MATERIALS PROVIDED START
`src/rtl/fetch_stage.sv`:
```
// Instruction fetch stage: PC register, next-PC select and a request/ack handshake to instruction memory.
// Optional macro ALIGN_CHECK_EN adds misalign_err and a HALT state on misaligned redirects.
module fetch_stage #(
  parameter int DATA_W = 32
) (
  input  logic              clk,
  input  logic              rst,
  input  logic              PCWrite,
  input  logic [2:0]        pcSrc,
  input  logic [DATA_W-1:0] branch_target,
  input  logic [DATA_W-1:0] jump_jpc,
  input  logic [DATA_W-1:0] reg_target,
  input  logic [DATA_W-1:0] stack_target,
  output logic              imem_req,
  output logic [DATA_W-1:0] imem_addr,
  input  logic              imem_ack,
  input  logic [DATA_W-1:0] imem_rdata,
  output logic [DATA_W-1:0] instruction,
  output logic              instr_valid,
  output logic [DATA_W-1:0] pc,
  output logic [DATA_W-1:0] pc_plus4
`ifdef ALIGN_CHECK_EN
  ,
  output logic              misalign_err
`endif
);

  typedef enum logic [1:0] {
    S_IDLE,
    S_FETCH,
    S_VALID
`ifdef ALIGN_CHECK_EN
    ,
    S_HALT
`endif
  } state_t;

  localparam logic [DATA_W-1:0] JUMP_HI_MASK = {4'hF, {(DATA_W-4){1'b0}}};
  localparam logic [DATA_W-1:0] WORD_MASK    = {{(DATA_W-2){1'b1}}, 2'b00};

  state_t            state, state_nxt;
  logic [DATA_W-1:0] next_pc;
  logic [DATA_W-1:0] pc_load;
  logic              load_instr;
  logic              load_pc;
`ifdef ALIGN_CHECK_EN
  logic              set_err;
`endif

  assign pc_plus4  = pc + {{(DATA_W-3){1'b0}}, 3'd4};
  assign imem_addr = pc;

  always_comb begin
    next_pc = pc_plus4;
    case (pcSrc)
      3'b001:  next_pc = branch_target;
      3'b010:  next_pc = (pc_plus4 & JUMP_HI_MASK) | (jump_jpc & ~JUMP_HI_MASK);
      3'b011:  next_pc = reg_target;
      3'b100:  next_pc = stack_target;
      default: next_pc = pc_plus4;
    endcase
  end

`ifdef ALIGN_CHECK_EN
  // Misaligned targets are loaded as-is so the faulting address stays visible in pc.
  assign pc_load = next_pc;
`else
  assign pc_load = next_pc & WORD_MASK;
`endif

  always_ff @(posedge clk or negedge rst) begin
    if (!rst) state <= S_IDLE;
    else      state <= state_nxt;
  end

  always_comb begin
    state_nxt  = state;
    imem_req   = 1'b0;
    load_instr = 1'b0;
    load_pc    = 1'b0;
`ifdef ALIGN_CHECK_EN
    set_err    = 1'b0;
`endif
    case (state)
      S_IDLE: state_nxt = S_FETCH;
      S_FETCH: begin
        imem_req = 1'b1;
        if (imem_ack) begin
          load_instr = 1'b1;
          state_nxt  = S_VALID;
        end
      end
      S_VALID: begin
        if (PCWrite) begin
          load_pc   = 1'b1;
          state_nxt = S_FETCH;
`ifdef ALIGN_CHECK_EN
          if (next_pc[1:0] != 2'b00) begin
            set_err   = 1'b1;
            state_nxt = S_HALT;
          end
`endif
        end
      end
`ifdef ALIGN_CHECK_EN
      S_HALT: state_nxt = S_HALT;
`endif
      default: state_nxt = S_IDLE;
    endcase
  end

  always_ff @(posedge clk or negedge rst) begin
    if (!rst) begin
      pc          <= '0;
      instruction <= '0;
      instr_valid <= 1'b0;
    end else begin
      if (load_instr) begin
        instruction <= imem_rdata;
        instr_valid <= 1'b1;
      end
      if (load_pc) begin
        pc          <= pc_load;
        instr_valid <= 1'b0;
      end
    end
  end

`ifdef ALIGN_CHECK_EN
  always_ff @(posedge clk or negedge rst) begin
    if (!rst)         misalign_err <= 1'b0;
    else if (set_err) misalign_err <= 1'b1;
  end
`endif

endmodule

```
MATERIALS PROVIDED END
MATERIALS PROVIDED START
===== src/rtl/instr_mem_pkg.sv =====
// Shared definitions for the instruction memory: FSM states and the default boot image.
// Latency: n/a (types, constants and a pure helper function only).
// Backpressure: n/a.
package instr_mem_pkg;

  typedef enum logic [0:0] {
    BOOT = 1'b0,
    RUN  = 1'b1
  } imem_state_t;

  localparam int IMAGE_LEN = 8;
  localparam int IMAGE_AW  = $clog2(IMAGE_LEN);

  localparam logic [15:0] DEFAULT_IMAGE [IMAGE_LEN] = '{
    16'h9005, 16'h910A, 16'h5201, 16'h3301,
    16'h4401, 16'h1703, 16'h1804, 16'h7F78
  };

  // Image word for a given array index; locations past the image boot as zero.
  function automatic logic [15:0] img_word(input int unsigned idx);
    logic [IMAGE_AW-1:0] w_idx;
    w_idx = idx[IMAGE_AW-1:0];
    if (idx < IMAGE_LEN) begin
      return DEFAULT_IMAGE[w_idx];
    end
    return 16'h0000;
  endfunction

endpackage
MATERIALS PROVIDED END
:: WHAT YOU NEED TO DO ::
Scan the entries for the word "PCWrite". Report each line that has it.

:: RESULT OF THE TASK ::
  input  logic              PCWrite,
        if (PCWrite) begin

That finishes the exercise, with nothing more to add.